1. A preparation method of an Ag-NG/GCE electrochemical sensor is characterized by comprising the following steps:

(1) weighing a certain mass of graphene oxide, adding the graphene oxide into ultrapure water to form graphene oxide dispersion liquid, and putting the dispersion liquid into an ultrasonic processor for ultrasonic treatment for 1 hour to uniformly disperse the graphene oxide dispersion liquid;

(2) weighing a certain mass of glycine, adding the glycine into the graphene oxide dispersion liquid after ultrasonic treatment, and stirring for 30min to obtain a mixed liquid A;

(3) weighing a certain mass of silver nitrate, adding the silver nitrate into the mixed solution A, continuously stirring for 30min to obtain a mixed solution B, and using 0.5 mol.L ^-1 Regulating the pH value of the mixed solution B to 9 by using the NaOH solution to obtain a mixed solution C;

(4) stirring the mixed solution C for 1h, transferring the mixed solution C into a reaction kettle, putting the reaction kettle into an oven, setting the temperature of the oven to be 130 ℃, and reacting the stirred mixed solution C for 4h at the temperature to obtain a reaction mixture;

(5) cooling the obtained reaction mixture to room temperature, performing centrifugal separation, removing supernatant to obtain lower-layer precipitate, performing centrifugal washing on the precipitate with high-purity water, and performing vacuum drying at the temperature of 60 ℃ for 8-10h to obtain silver nanoparticle-loaded aminated graphene Ag-NG;

(7) 0.3 μm of Al is used ₂ O ₃ Polishing the glassy carbon electrode GCE to a mirror surface by using powder, and then respectively ultrasonically cleaning the polished glassy carbon electrode GCE by using ultrapure water and ethanol;

(8) and dripping 5 mu L of the Ag-NG dispersion liquid subjected to ultrasonic cleaning onto the surface of the glassy carbon electrode GCE subjected to ultrasonic cleaning, and placing the glassy carbon electrode GCE under an infrared lamp to dry for 10min to obtain the Ag-NG/GCE electrochemical sensor.
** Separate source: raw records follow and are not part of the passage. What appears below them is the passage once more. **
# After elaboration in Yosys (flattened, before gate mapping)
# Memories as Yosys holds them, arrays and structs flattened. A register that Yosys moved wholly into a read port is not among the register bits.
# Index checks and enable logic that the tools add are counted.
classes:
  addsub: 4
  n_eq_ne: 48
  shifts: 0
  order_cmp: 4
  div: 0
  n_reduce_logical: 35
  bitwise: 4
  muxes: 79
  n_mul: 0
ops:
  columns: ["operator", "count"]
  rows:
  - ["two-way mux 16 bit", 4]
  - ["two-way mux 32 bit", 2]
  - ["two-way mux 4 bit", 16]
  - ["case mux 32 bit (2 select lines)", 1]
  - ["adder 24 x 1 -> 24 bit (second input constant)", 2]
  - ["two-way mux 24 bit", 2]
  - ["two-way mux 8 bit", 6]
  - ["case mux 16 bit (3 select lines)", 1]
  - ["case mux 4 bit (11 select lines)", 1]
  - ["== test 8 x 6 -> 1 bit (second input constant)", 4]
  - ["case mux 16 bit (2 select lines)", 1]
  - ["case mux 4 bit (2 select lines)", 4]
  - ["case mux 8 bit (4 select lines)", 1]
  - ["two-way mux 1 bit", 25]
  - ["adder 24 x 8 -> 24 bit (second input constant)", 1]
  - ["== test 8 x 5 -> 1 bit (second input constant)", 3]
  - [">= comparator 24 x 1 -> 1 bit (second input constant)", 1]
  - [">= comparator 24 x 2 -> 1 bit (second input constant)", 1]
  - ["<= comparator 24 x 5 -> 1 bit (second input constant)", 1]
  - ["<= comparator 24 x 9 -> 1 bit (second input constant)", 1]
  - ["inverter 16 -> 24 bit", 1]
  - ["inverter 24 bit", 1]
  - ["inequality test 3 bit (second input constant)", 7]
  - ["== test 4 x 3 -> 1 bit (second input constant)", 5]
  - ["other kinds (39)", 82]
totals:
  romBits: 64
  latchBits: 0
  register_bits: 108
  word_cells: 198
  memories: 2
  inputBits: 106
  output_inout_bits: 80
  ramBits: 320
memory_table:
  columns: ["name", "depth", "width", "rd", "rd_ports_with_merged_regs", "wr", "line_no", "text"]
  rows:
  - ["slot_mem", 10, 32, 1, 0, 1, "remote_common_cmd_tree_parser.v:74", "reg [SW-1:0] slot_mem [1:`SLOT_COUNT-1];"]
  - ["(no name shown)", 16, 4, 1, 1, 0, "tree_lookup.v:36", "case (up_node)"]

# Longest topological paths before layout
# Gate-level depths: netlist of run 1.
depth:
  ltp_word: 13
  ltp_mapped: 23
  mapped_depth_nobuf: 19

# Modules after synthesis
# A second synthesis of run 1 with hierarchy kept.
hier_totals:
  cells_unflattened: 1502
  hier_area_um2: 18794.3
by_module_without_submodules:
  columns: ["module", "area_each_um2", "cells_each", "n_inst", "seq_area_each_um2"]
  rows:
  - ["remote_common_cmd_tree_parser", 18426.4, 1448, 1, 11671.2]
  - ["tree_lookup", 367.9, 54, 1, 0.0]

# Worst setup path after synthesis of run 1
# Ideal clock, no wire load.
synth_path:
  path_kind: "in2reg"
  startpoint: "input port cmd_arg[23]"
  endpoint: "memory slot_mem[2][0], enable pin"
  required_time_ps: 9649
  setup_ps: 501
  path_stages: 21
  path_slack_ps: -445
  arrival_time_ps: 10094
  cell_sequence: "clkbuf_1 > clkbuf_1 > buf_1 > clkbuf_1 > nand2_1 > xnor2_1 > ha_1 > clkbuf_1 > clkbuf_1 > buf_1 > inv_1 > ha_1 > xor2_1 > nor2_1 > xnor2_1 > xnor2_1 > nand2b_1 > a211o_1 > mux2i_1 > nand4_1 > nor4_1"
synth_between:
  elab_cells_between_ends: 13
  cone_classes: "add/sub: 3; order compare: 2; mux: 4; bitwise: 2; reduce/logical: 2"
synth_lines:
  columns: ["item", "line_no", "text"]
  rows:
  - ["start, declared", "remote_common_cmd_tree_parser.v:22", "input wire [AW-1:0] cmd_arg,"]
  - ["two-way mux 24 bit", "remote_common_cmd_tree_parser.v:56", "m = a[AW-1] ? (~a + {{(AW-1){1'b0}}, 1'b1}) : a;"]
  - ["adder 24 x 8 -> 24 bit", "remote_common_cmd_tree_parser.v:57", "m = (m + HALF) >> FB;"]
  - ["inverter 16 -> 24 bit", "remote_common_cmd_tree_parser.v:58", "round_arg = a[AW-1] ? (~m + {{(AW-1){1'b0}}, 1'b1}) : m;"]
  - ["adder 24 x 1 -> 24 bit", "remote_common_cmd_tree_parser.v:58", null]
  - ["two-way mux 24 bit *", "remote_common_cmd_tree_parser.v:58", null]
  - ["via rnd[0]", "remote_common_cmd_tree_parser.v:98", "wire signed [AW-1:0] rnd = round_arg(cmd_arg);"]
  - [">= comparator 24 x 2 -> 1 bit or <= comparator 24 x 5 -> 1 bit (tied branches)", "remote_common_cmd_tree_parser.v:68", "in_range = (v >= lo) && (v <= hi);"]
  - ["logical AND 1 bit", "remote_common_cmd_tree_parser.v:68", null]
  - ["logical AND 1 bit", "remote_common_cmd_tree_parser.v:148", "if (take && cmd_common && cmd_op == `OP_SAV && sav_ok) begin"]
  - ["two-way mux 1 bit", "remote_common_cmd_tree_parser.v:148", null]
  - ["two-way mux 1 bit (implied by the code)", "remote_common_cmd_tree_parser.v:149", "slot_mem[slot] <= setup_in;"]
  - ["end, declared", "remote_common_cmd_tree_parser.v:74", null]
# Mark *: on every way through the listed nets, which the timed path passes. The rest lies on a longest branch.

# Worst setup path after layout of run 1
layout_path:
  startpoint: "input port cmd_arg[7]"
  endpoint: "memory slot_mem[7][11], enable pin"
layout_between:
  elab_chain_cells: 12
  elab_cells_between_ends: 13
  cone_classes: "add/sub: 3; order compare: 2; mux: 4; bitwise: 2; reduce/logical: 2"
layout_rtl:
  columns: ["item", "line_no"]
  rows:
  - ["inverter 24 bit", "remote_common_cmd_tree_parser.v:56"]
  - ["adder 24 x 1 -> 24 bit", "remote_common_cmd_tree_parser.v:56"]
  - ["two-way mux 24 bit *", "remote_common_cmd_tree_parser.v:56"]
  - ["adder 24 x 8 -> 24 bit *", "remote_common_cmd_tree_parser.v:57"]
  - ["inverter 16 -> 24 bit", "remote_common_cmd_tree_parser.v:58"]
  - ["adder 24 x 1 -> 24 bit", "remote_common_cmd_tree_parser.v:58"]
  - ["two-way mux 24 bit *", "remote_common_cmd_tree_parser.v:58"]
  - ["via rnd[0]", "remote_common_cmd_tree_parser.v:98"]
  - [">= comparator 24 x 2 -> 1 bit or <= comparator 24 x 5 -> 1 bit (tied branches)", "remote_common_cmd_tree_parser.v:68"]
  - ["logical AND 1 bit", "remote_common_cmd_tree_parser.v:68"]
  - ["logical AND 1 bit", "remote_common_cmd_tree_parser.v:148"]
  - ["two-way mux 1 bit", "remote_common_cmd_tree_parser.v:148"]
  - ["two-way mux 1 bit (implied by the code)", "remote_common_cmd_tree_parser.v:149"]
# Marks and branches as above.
[config.mk]
export PLATFORM = sky130hd
export DESIGN_NAME = psa_annunciator
export DESIGN_NICKNAME = d
export VERILOG_FILES = /design/src/logic/psa_pkg.sv /design/src/logic/psa_annunciator.sv
export VERILOG_INCLUDE_DIRS = /design/src /design/src/logic
export SDC_FILE = /design/constraint.sdc
export NUM_CORES = 1
export LEC_CHECK = 0
export BUFFER_PORTS_ARGS = -buffer_cell sky130_fd_sc_hd__clkbuf_2
export CAP_MARGIN = 25
export CORE_ASPECT_RATIO = 0.9
export CORE_MARGIN = 1.5
export CORE_UTILIZATION = 55
export CTS_CLUSTER_SIZE = 24
export DETAILED_ROUTE_END_ITERATION = 12
export HOLD_SLACK_MARGIN = 0.03
export MAX_ROUTING_LAYER = met4
export PLACE_DENSITY = 0.78
export SETUP_SLACK_MARGIN = 0.4
export SYNTH_ARGS = -nofsm -noshare
export SYNTH_HDL_FRONTEND = slang
export SYNTH_SLANG_ARGS = --single-unit
[constraint.sdc]
create_clock -name core_clk -period 3.3 [get_ports core_clk]
set_input_delay 0.33 -clock core_clk [delete_from_list [all_inputs] [get_ports core_clk]]
set_output_delay 0.33 -clock core_clk [all_outputs]
set_load 0.02 [all_outputs]
[src/logic/psa_defines.svh]
// offsets, field positions, reset values and timing counts of the annunciator
`ifndef PSA_DEFINES_SVH
`define PSA_DEFINES_SVH

// register byte offsets
`define PSA_OFS_CTRL        6'h00
`define PSA_OFS_HIGH_SP     6'h04
`define PSA_OFS_OVER_SP     6'h08
`define PSA_OFS_UNDER_SP    6'h0C
`define PSA_OFS_ACTIVE      6'h10
`define PSA_OFS_UNVIEWED    6'h14
`define PSA_OFS_TELEM       6'h18
`define PSA_OFS_IRQ_STATUS  6'h1C
`define PSA_OFS_IRQ_MASK    6'h20
`define PSA_OFS_OUTPUTS     6'h24

// control register fields
`define PSA_CTRL_AUX_EN     0
`define PSA_CTRL_AUX_CLOSED 1
`define PSA_CTRL_ANALOG     2
`define PSA_CTRL_REMOTE     3

// reset values
`define PSA_CTRL_RST        4'h0
`define PSA_HIGH_SP_RST     16'hFFFF
`define PSA_OVER_SP_RST     16'hFFFF
`define PSA_UNDER_SP_RST    16'h0000

// timing
`define PSA_CLK_HZ          100000000
`define PSA_FLOAT_HOLD_H    24
`define PSA_SEC_PER_HOUR    3600
`define PSA_FLASH_HALF_MS   500

`endif

[src/logic/psa_pkg.sv]
// types shared by the pump station alarm annunciator
package psa_pkg;

   // alarm bit positions, in this order
   typedef enum logic [3:0] {
      PSA_FLOAT_ORDER,
      PSA_START_FAIL,
      PSA_STOP_FAIL,
      PSA_HIGH_LEVEL,
      PSA_LOW_LEVEL,
      PSA_BIAS_SUPPLY,
      PSA_MAINS_LOSS,
      PSA_TRANSDUCER,
      PSA_PHASE_VOLTAGE,
      PSA_PHASE_ORDER,
      PSA_SPARE_CONTACT
   } psa_alarm_idx_t;

   typedef logic [10:0] psa_alarm_vec_t;
   typedef logic [7:0]  psa_slot_vec_t;

   // field pins, all asynchronous to core_clk
   typedef struct packed {
      logic [3:0] level_floats;    // off, lead, lag, high float (bit 3)
      logic       spare_contact;   // 1 = contact closed
      logic       bias_fault;      // isolated bias supply out of limits
      logic       mains_present;
      logic       on_battery;
      logic       phase_missing;
      logic       phase_reversed;
      logic [2:0] hand_switch;     // manual override per pump
   } psa_pins_t;

   // line voltage measurements from the analog front end
   typedef struct packed {
      logic [15:0] line_ab;
      logic [15:0] line_ac;
   } psa_volts_t;

endpackage

[src/logic/psa_annunciator.sv]
// pump station alarm annunciator with avalon-mm register slave
//
// Overview of operation
// - lamp lit while alarms unviewed; flashes if any active, steady otherwise
// - message flashes while active, turns static when condition clears
// - cleared alarm kept in log until viewed, then removed from display
// - lamp goes off on leaving alarm screen when nothing active
// - active alarms shown locally and reported to telemetry when remote
// - telemetry cannot clear messages or lamp; only local screen can
// - mains loss alarm when ac interrupted, detectable only on battery
// - spare contact alarm when enabled and contact in chosen state
// - bias supply alarm whenever isolated bias supply is faulty
// - float order alarm on out-of-sequence floats, held till viewed or 24h
// - telemetry float order clears at next pump cycle without fault
// - high level from high float, or analog level above set point
// - phase fault disables pump outputs, energises light and horn relays
// - phase order alarm also on missing phase or power interruption
// - manual override switches run pumps despite a phase fault
// - phase voltage fault when line voltage outside over/under set points
// - three alarm pairs share display slots
// - leaving alarm screen purges every inactive alarm from log
//
// Design decisions made here: the placing of the registers and the Avalon-MM register port.
`timescale 1ns/10ps
`default_nettype none
`include "psa_defines.svh"

module psa_annunciator #(
   parameter logic [47:0] FLOAT_HOLD_CYCLES =
      48'(`PSA_FLOAT_HOLD_H) * 48'(`PSA_SEC_PER_HOUR) * 48'(`PSA_CLK_HZ),
   parameter logic [31:0] FLASH_HALF_CYCLES =
      32'(`PSA_FLASH_HALF_MS * (`PSA_CLK_HZ / 1000))
) (
   // clock and reset
   input  wire logic                    core_clk,
   input  wire logic                    rst,
   // avalon-mm slave
   input  wire logic [5:0]              avs_address,
   input  wire logic                    avs_read,
   input  wire logic                    avs_write,
   input  wire logic [31:0]             avs_writedata,
   input  wire logic [3:0]              avs_byteenable,
   output logic [31:0]                  avs_readdata,
   output logic                         avs_waitrequest,
   output logic                         irq,
   // field pins
   input  wire psa_pkg::psa_pins_t      pins,
   // conditions from on-chip pump and measurement logic
   input  wire psa_pkg::psa_volts_t     volts,
   input  wire logic [15:0]             level_value,
   input  wire logic                    start_fail_in,
   input  wire logic                    stop_fail_in,
   input  wire logic                    low_level_in,
   input  wire logic                    transducer_in,
   input  wire logic                    pump_cycle_done,
   input  wire logic [2:0]              pump_auto_req,
   // local operator screen
   input  wire logic                    screen_open,
   // outputs
   output logic [2:0]                   pump_out,
   output logic                         alarm_light_relay,
   output logic                         horn_relay,
   output logic                         alarm_lamp,
   output psa_pkg::psa_slot_vec_t       slot_shown,
   output psa_pkg::psa_slot_vec_t       slot_flash,
   output psa_pkg::psa_slot_vec_t       slot_second,
   output psa_pkg::psa_alarm_vec_t      telem_alarms
);

   // ==========================================================
   // functions
   // ==========================================================
   // a higher float on while a lower one is off is out of order
   function automatic logic floats_bad(input logic [3:0] f);
      floats_bad = (f[3] & ~f[2]) | (f[2] & ~f[1]) | (f[1] & ~f[0]);
   endfunction

   function automatic logic out_of_range(input logic [15:0] v,
                                         input logic [15:0] hi,
                                         input logic [15:0] lo);
      out_of_range = (v > hi) | (v < lo);
   endfunction

   // fold eleven alarms into eight display slots
   function automatic psa_pkg::psa_slot_vec_t to_slots(
         input psa_pkg::psa_alarm_vec_t a);
      to_slots = {a[10], a[9] | a[8], a[7], a[6], a[5], a[4] | a[3],
                  a[2] | a[1], a[0]};
   endfunction

   // ==========================================================
   // pin synchronisers
   // ==========================================================
   psa_pkg::psa_pins_t pins_meta_reg;
   psa_pkg::psa_pins_t pins_sync_reg;

   // two stages; only the second stage is read below
   always_ff @(posedge core_clk) begin
      if (rst) begin
         // idle with mains present, so reset alone sets no phase event
         pins_meta_reg <= '{mains_present: 1'b1, default: '0};
         pins_sync_reg <= '{mains_present: 1'b1, default: '0};
      end else begin
         pins_meta_reg <= pins;
         pins_sync_reg <= pins_meta_reg;
      end
   end

   // ==========================================================
   // register file
   // ==========================================================
   logic [3:0]               ctrl_reg;
   logic [15:0]              high_sp_reg;
   logic [15:0]              over_sp_reg;
   logic [15:0]              under_sp_reg;
   psa_pkg::psa_alarm_vec_t  irq_status_reg;
   psa_pkg::psa_alarm_vec_t  irq_mask_reg;
   logic                     ack_reg;
   logic                     wr_fire;
   logic [31:0]              wmask;
   logic [31:0]              wdata_m;
   logic [31:0]              rd_next;

   // one wait state per access; write lands when waitrequest is low
   assign avs_waitrequest = (avs_read | avs_write) & ~ack_reg;
   assign wr_fire         = avs_write & ack_reg;
   assign wmask = {{8{avs_byteenable[3]}}, {8{avs_byteenable[2]}},
                   {8{avs_byteenable[1]}}, {8{avs_byteenable[0]}}};
   assign wdata_m = avs_writedata & wmask;

   always_ff @(posedge core_clk) begin
      if (rst) begin
         ack_reg <= 1'b0;
      end else begin
         ack_reg <= (avs_read | avs_write) & ~ack_reg;
      end
   end

   // writable configuration; the log registers have no write path,
   // so a telemetry master on this bus cannot clear them
   always_ff @(posedge core_clk) begin
      if (rst) begin
         ctrl_reg     <= `PSA_CTRL_RST;
         high_sp_reg  <= `PSA_HIGH_SP_RST;
         over_sp_reg  <= `PSA_OVER_SP_RST;
         under_sp_reg <= `PSA_UNDER_SP_RST;
         irq_mask_reg <= '0;
      end else if (wr_fire) begin
         unique case (avs_address)
            `PSA_OFS_CTRL: begin
               ctrl_reg <= (ctrl_reg & ~wmask[3:0]) | wdata_m[3:0];
            end
            `PSA_OFS_HIGH_SP: begin
               high_sp_reg <= (high_sp_reg & ~wmask[15:0]) | wdata_m[15:0];
            end
            `PSA_OFS_OVER_SP: begin
               over_sp_reg <= (over_sp_reg & ~wmask[15:0]) | wdata_m[15:0];
            end
            `PSA_OFS_UNDER_SP: begin
               under_sp_reg <= (under_sp_reg & ~wmask[15:0])
                               | wdata_m[15:0];
            end
            `PSA_OFS_IRQ_MASK: begin
               irq_mask_reg <= (irq_mask_reg & ~wmask[10:0])
                               | wdata_m[10:0];
            end
            default: begin
            end
         endcase
      end
   end

   // ==========================================================
   // alarm conditions
   // ==========================================================
   logic                     float_now;
   logic                     high_level_now;
   logic                     volt_fault_now;
   logic                     phase_order_now;
   logic                     phase_fault;
   logic                     mains_loss_now;
   logic                     spare_now;
   logic                     float_local_reg;
   logic                     float_telem_reg;
   logic                     cycle_fault_reg;
   logic [47:0]              float_age_reg;
   psa_pkg::psa_alarm_vec_t  active;

   assign float_now = floats_bad(pins_sync_reg.level_floats);
   // analog mode compares against the set point, else the high float
   assign high_level_now = ctrl_reg[`PSA_CTRL_ANALOG]
                           ? (level_value > high_sp_reg)
                           : pins_sync_reg.level_floats[3];
   assign volt_fault_now =
      out_of_range(volts.line_ab, over_sp_reg, under_sp_reg) |
      out_of_range(volts.line_ac, over_sp_reg, under_sp_reg);
   assign phase_order_now = pins_sync_reg.phase_reversed |
                            pins_sync_reg.phase_missing |
                            ~pins_sync_reg.mains_present;
   // without the battery the block is unpowered, so no alarm then
   assign mains_loss_now = pins_sync_reg.on_battery &
                           ~pins_sync_reg.mains_present;
   assign spare_now = ctrl_reg[`PSA_CTRL_AUX_EN] &
                      (pins_sync_reg.spare_contact
                       == ctrl_reg[`PSA_CTRL_AUX_CLOSED]);
   assign phase_fault = pins_sync_reg.phase_missing |
                        pins_sync_reg.phase_reversed |
                        volt_fault_now;

   // local float alarm: held until viewed or hold time expires
   always_ff @(posedge core_clk) begin
      if (rst) begin
         float_local_reg <= 1'b0;
         float_age_reg   <= '0;
      end else if (float_now) begin
         float_local_reg <= 1'b1;
         float_age_reg   <= '0;
      end else if (float_local_reg) begin
         if (screen_open || float_age_reg >= FLOAT_HOLD_CYCLES - 48'h1) begin
            float_local_reg <= 1'b0;
            float_age_reg   <= '0;
         end else begin
            float_age_reg <= float_age_reg + 48'h1;
         end
      end
   end

   // telemetry float alarm ends with a clean pump cycle
   always_ff @(posedge core_clk) begin
      if (rst) begin
         float_telem_reg <= 1'b0;
         cycle_fault_reg <= 1'b0;
      end else begin
         if (float_now) begin
            float_telem_reg <= 1'b1;
         end else if (pump_cycle_done && !cycle_fault_reg) begin
            float_telem_reg <= 1'b0;
         end
         if (pump_cycle_done) begin
            cycle_fault_reg <= float_now;
         end else if (float_now) begin
            cycle_fault_reg <= 1'b1;
         end
      end
   end

   always_comb begin
      active = '0;
      active[psa_pkg::PSA_FLOAT_ORDER]   = float_local_reg | float_now;
      active[psa_pkg::PSA_START_FAIL]    = start_fail_in;
      active[psa_pkg::PSA_STOP_FAIL]     = stop_fail_in;
      active[psa_pkg::PSA_HIGH_LEVEL]    = high_level_now;
      active[psa_pkg::PSA_LOW_LEVEL]     = low_level_in;
      active[psa_pkg::PSA_BIAS_SUPPLY]   = pins_sync_reg.bias_fault;
      active[psa_pkg::PSA_MAINS_LOSS]    = mains_loss_now;
      active[psa_pkg::PSA_TRANSDUCER]    = transducer_in;
      active[psa_pkg::PSA_PHASE_VOLTAGE] = volt_fault_now;
      active[psa_pkg::PSA_PHASE_ORDER]   = phase_order_now;
      active[psa_pkg::PSA_SPARE_CONTACT] = spare_now;
   end

   // ==========================================================
   // alarm log and lamp
   // ==========================================================
   psa_pkg::psa_alarm_vec_t  unviewed_reg;
   psa_pkg::psa_alarm_vec_t  active_prev_reg;
   logic                     screen_prev_reg;
   logic                     screen_leave;
   logic [31:0]              flash_cnt_reg;
   logic                     flash_reg;
   logic                     any_active;
   logic                     any_unviewed;

   assign screen_leave = screen_prev_reg & ~screen_open;

   // active alarms always enter the log; inactive ones leave it when
   // seen on screen or when the screen is exited
   always_ff @(posedge core_clk) begin
      if (rst) begin
         unviewed_reg    <= '0;
         screen_prev_reg <= 1'b0;
      end else begin
         screen_prev_reg <= screen_open;
         if (screen_open || screen_leave) begin
            unviewed_reg <= active;
         end else begin
            unviewed_reg <= unviewed_reg | active;
         end
      end
   end

   // flash divider: toggles every half period
   always_ff @(posedge core_clk) begin
      if (rst) begin
         flash_cnt_reg <= '0;
         flash_reg     <= 1'b0;
      end else if (flash_cnt_reg >= FLASH_HALF_CYCLES - 32'h1) begin
         flash_cnt_reg <= '0;
         flash_reg     <= ~flash_reg;
      end else begin
         flash_cnt_reg <= flash_cnt_reg + 32'h1;
      end
   end

   assign any_active   = |active;
   assign any_unviewed = |unviewed_reg;

   // lamp and display, registered
   always_ff @(posedge core_clk) begin
      if (rst) begin
         alarm_lamp  <= 1'b0;
         slot_shown  <= '0;
         slot_flash  <= '0;
         slot_second <= '0;
      end else begin
         // after exit the log holds only active alarms, so lamp drops when none is active
         alarm_lamp  <= any_active ? flash_reg : any_unviewed;
         slot_shown  <= to_slots(unviewed_reg | active);
         slot_flash  <= flash_reg ? to_slots(active) : '0;
         // second member of stop, low and phase order pairs, alone only
         slot_second <= to_slots(active & ~(active << 1) & 11'h214);
      end
   end

   // ==========================================================
   // pump gating, relays, telemetry
   // ==========================================================
   always_ff @(posedge core_clk) begin
      if (rst) begin
         pump_out          <= '0;
         alarm_light_relay <= 1'b0;
         horn_relay        <= 1'b0;
         telem_alarms      <= '0;
      end else begin
         // hand switches bypass the phase monitor on purpose
         pump_out <= (pump_auto_req & {3{~phase_fault}})
                     | pins_sync_reg.hand_switch;
         alarm_light_relay <= phase_fault;
         horn_relay        <= phase_fault;
         if (ctrl_reg[`PSA_CTRL_REMOTE]) begin
            telem_alarms <= {active[10:1], float_telem_reg};
         end else begin
            telem_alarms <= '0;
         end
      end
   end

   // ==========================================================
   // interrupts and read data
   // ==========================================================
   // new activations set sticky bits; a set beats a same-cycle clear
   always_ff @(posedge core_clk) begin
      if (rst) begin
         irq_status_reg  <= '0;
         active_prev_reg <= '0;
         irq             <= 1'b0;
      end else begin
         active_prev_reg <= active;
         if (wr_fire && avs_address == `PSA_OFS_IRQ_STATUS) begin
            irq_status_reg <= (irq_status_reg & ~wdata_m[10:0])
                              | (active & ~active_prev_reg);
         end else begin
            irq_status_reg <= irq_status_reg | (active & ~active_prev_reg);
         end
         irq <= |(irq_status_reg & irq_mask_reg);
      end
   end

   always_comb begin
      rd_next = 32'h0;
      unique case (avs_address)
         `PSA_OFS_CTRL:       rd_next = {28'h0, ctrl_reg};
         `PSA_OFS_HIGH_SP:    rd_next = {16'h0, high_sp_reg};
         `PSA_OFS_OVER_SP:    rd_next = {16'h0, over_sp_reg};
         `PSA_OFS_UNDER_SP:   rd_next = {16'h0, under_sp_reg};
         `PSA_OFS_ACTIVE:     rd_next = {21'h0, active};
         `PSA_OFS_UNVIEWED:   rd_next = {21'h0, unviewed_reg};
         `PSA_OFS_TELEM:      rd_next = {21'h0, telem_alarms};
         `PSA_OFS_IRQ_STATUS: rd_next = {21'h0, irq_status_reg};
         `PSA_OFS_IRQ_MASK:   rd_next = {21'h0, irq_mask_reg};
         `PSA_OFS_OUTPUTS:    rd_next = {26'h0, pump_out, horn_relay,
                                         alarm_light_relay, alarm_lamp};
         default:             rd_next = 32'h0;
      endcase
   end

   // captured in the wait cycle, stands while waitrequest is low
   always_ff @(posedge core_clk) begin
      if (rst) begin
         avs_readdata <= '0;
      end else if (avs_read && !ack_reg) begin
         avs_readdata <= rd_next;
      end
   end

endmodule // psa_annunciator
`default_nettype wire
2. The method for preparing an Ag-NG/GCE electrochemical sensor according to claim 1, wherein the graphene oxide GO in the step (1) has a mass of 40mg and the graphene oxide dispersion has a concentration of 1 mg-mL ^-1 。

3. The method for preparing an Ag-NG/GCE electrochemical sensor as claimed in claim 1, wherein the amount of glycine added in step (2) is 120-200 mg.

4. The method of claim, wherein silver nitrate is added in an amount of 3-12mg by mass in step (3).

5. An Ag-NG/GCE electrochemical sensor prepared by the preparation method according to any one of claims 1 to 4.

6. Use of the Ag-NG/GCE electrochemical sensor of claim 5 for detecting bergenin.

7. The use of the Ag-NG/GCE electrochemical sensor in the detection of bergenin according to claim 6, wherein the electrochemical sensor Ag-NG/GCE is used for detecting bergenin by using a linear sweep voltammetry method as an analysis method, wherein the specific parameters of the electrochemical sensor Ag-NG/GCE for detecting bergenin are as follows: PBS pH 7.0 was used as buffer solution, potential window: 0.25-0.80V and a scanning speed of 0.05 V.s ^-1 Enrichment time 200 s.

8. Use of an Ag-NG/GCE electrochemical sensor according to claim 7 for the detection of bergenin, wherein: the linear range of the Ag-NG/GCE sensor response to bergenin is 1.0X 10 ^-8 mol·L ^-1 ～1.4×10 ^-6 mol·L ^-1 Detection limit of 3X 10 ^-9 mol L ^-1 (S/N＝3)。